== Exercise materials ==
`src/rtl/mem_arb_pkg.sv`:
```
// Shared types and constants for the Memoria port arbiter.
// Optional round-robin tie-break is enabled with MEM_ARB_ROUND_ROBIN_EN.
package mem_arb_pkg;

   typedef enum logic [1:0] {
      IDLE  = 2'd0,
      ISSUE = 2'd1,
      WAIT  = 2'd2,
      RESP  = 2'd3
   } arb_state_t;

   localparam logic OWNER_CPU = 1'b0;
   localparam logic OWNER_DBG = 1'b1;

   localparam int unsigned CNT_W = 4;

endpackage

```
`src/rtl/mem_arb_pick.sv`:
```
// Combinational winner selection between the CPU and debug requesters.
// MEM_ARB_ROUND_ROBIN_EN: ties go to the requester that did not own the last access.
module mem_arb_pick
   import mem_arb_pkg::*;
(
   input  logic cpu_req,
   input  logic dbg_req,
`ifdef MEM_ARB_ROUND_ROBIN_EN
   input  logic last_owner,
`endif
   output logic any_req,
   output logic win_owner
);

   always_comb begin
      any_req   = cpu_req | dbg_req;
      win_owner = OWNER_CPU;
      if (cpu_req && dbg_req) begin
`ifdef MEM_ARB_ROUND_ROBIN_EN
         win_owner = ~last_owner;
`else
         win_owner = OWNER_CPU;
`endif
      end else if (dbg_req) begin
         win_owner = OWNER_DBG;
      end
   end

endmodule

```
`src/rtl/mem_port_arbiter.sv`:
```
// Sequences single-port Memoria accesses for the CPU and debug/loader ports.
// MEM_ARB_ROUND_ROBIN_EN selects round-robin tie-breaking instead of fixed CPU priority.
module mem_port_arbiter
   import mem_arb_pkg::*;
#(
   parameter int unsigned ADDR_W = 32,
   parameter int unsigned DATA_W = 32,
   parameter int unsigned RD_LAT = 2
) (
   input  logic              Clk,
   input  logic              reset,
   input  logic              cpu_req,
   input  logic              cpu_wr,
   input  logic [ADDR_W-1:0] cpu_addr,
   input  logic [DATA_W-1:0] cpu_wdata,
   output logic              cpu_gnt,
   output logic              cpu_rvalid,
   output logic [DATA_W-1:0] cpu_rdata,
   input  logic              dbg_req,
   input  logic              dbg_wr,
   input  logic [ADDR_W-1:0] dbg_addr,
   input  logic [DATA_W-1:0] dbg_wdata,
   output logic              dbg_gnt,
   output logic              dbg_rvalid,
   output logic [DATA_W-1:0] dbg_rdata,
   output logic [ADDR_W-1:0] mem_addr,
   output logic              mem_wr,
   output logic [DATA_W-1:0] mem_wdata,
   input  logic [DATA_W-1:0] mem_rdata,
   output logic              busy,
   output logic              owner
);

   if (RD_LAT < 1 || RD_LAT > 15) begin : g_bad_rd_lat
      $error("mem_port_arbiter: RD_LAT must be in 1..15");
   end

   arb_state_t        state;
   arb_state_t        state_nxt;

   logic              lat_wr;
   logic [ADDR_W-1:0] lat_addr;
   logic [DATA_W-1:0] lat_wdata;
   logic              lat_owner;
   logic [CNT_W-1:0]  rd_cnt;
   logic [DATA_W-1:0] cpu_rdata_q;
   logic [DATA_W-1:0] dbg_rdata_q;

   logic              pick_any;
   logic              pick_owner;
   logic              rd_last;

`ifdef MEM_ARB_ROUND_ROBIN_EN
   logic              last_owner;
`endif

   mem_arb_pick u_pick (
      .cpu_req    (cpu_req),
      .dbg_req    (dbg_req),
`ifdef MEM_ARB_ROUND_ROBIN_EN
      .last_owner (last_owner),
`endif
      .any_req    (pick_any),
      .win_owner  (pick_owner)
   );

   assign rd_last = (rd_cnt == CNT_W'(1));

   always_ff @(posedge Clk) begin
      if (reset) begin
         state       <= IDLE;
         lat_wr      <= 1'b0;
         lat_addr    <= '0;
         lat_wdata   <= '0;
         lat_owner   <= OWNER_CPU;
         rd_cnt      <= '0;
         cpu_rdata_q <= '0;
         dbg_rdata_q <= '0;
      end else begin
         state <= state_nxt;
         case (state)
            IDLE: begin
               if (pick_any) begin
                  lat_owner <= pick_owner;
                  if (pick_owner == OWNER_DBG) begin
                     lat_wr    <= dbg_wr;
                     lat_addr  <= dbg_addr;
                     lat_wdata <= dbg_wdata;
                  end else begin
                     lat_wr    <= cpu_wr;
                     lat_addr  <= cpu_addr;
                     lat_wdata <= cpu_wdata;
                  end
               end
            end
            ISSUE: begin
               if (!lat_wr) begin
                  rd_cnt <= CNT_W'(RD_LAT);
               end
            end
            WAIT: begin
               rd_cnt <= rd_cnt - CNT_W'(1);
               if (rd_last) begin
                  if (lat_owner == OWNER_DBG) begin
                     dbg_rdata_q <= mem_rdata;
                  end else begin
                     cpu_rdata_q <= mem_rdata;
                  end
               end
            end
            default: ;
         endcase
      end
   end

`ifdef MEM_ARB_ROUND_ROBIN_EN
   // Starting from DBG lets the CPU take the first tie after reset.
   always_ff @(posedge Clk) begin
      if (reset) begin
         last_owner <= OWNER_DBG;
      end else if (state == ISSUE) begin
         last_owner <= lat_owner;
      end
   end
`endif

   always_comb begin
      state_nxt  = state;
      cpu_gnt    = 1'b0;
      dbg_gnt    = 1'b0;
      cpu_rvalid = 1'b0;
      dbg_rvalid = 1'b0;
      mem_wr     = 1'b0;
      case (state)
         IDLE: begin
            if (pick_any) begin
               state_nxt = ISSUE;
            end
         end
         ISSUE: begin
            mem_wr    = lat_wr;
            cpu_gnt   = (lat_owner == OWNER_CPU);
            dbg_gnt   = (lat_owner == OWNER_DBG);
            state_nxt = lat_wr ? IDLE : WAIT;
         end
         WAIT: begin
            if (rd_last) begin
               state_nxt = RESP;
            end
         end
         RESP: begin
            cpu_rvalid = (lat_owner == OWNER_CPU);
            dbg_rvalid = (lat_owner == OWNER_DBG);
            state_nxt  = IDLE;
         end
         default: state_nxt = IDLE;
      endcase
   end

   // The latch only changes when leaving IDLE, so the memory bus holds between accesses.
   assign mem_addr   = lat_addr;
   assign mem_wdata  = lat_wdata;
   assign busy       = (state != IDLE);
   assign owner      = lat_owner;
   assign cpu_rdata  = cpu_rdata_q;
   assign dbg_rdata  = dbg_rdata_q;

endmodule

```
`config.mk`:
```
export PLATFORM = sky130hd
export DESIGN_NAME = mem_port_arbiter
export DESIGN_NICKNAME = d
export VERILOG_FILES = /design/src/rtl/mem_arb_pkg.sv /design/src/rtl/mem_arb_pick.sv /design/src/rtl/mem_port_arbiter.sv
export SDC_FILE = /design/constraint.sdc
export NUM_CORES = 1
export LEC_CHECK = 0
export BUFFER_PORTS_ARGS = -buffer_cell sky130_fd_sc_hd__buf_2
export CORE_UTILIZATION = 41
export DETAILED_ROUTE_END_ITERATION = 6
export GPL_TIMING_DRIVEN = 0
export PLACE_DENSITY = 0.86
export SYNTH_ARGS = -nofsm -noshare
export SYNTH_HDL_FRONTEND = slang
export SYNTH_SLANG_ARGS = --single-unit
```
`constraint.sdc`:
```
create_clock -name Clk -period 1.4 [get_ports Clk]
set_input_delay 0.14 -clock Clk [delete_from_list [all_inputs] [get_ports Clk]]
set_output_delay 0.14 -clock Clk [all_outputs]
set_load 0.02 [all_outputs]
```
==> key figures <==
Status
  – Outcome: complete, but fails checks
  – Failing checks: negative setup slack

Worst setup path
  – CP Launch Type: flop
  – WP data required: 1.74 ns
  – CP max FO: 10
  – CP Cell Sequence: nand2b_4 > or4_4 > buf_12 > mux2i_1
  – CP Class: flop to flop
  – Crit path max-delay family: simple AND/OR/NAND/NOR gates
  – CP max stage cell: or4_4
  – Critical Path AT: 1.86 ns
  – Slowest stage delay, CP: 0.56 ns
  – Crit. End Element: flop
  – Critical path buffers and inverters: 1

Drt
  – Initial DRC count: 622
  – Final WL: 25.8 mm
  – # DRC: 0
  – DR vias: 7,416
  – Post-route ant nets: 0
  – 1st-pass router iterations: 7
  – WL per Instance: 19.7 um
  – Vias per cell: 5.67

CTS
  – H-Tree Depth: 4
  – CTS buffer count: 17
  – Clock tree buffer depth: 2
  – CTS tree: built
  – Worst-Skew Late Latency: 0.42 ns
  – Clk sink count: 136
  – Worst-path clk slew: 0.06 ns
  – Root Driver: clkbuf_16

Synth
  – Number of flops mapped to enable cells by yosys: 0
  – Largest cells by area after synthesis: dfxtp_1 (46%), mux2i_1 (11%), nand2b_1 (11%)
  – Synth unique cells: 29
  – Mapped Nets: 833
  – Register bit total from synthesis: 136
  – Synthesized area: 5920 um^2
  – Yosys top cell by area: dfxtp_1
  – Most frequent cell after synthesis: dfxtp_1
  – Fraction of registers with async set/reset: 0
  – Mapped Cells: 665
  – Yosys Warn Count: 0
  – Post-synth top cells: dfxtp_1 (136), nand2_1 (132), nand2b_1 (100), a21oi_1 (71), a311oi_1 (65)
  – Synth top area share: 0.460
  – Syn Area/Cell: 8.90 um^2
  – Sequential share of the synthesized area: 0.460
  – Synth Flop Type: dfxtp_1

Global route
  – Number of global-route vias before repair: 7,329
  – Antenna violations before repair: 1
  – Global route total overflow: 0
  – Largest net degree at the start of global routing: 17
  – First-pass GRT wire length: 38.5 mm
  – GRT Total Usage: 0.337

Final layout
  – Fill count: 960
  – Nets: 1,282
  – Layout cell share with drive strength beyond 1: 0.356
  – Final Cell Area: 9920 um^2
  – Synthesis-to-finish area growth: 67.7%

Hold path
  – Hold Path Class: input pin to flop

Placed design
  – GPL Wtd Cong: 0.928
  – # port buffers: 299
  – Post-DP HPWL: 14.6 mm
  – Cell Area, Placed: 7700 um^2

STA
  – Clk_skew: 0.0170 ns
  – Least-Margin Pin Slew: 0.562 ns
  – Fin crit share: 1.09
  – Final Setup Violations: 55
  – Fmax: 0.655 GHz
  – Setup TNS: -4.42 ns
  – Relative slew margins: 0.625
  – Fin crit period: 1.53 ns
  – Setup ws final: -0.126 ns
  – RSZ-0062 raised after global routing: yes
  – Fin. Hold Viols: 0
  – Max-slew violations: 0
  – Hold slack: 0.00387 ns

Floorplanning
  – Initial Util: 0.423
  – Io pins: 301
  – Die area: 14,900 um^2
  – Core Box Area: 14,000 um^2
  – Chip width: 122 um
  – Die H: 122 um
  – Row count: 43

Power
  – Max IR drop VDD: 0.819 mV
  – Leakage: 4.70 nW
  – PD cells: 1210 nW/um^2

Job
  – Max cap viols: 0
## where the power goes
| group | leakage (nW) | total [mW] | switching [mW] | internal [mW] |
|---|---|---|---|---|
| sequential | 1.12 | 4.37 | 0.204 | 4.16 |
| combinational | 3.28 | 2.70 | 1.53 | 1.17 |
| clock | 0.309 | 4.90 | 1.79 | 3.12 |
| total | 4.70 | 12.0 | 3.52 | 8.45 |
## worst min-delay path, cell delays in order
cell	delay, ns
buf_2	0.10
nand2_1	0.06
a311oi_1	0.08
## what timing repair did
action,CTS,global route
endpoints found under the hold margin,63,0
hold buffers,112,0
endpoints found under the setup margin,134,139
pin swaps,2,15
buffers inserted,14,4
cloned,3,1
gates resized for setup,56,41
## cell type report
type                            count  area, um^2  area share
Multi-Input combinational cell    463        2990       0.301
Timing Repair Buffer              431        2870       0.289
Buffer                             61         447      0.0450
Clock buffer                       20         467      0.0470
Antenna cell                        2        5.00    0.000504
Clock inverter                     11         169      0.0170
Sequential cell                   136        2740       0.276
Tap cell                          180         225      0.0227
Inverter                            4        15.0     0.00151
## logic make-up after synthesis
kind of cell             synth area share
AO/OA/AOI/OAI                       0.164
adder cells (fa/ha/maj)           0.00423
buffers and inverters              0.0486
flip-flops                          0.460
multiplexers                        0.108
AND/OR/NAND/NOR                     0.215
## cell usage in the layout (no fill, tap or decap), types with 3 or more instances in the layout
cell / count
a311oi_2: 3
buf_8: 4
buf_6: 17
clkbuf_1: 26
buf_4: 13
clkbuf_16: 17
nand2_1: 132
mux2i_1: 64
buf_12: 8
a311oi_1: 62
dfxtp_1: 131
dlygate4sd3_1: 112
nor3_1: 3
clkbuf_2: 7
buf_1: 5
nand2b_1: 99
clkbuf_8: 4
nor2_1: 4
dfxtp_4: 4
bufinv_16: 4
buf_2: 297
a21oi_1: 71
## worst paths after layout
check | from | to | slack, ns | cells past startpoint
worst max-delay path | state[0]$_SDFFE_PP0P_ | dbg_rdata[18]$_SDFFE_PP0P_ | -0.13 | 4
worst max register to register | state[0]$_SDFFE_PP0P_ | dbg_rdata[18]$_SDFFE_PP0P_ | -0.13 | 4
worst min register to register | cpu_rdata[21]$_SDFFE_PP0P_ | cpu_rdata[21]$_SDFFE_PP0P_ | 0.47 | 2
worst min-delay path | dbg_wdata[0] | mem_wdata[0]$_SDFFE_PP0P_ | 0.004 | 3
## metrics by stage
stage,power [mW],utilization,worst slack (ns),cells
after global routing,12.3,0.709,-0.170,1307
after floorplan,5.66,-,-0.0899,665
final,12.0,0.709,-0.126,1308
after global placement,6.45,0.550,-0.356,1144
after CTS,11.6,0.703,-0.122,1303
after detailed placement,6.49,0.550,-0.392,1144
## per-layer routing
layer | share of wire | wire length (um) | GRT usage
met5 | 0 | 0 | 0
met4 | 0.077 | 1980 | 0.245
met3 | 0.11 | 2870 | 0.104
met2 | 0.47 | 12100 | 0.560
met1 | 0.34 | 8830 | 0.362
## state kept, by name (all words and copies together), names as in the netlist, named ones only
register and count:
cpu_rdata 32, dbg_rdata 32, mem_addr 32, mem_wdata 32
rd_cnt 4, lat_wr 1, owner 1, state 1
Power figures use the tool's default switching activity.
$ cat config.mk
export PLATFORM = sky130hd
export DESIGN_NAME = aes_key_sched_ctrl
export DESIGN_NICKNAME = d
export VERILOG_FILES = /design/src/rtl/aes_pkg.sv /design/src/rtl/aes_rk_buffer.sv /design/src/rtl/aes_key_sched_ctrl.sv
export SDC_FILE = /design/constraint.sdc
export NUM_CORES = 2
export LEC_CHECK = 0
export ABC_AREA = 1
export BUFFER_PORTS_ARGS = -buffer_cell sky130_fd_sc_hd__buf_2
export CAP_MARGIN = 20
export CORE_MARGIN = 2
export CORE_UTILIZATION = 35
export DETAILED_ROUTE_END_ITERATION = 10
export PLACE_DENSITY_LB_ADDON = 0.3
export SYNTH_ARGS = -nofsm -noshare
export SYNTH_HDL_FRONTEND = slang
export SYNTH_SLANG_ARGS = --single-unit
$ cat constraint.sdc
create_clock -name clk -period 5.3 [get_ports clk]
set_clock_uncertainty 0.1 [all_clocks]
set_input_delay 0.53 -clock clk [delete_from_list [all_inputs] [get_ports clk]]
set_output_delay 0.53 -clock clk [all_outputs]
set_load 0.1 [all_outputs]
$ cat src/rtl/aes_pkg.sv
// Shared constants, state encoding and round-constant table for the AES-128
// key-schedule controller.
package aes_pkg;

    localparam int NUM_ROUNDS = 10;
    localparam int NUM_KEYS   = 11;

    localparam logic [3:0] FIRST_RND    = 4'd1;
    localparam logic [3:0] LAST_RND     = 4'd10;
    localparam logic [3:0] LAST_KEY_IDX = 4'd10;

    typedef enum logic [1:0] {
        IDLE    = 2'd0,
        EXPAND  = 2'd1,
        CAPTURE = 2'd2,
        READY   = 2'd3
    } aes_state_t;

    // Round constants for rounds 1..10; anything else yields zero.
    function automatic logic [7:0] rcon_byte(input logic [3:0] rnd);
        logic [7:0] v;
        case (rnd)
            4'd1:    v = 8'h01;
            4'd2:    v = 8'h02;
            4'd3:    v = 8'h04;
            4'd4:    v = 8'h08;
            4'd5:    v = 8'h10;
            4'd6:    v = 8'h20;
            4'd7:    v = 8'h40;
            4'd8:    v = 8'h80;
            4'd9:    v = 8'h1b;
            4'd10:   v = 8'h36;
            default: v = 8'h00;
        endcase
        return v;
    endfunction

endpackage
===
Give back exactly the lines above starting at the line where "## metrics by stage" appears and ending at the line where "met1 | 0.34 | 8830 | 0.362" appears, both included, with no other lines.

■ Response to this task
## metrics by stage
stage,power [mW],utilization,worst slack (ns),cells
after global routing,12.3,0.709,-0.170,1307
after floorplan,5.66,-,-0.0899,665
final,12.0,0.709,-0.126,1308
after global placement,6.45,0.550,-0.356,1144
after CTS,11.6,0.703,-0.122,1303
after detailed placement,6.49,0.550,-0.392,1144
## per-layer routing
layer | share of wire | wire length (um) | GRT usage
met5 | 0 | 0 | 0
met4 | 0.077 | 1980 | 0.245
met3 | 0.11 | 2870 | 0.104
met2 | 0.47 | 12100 | 0.560
met1 | 0.34 | 8830 | 0.362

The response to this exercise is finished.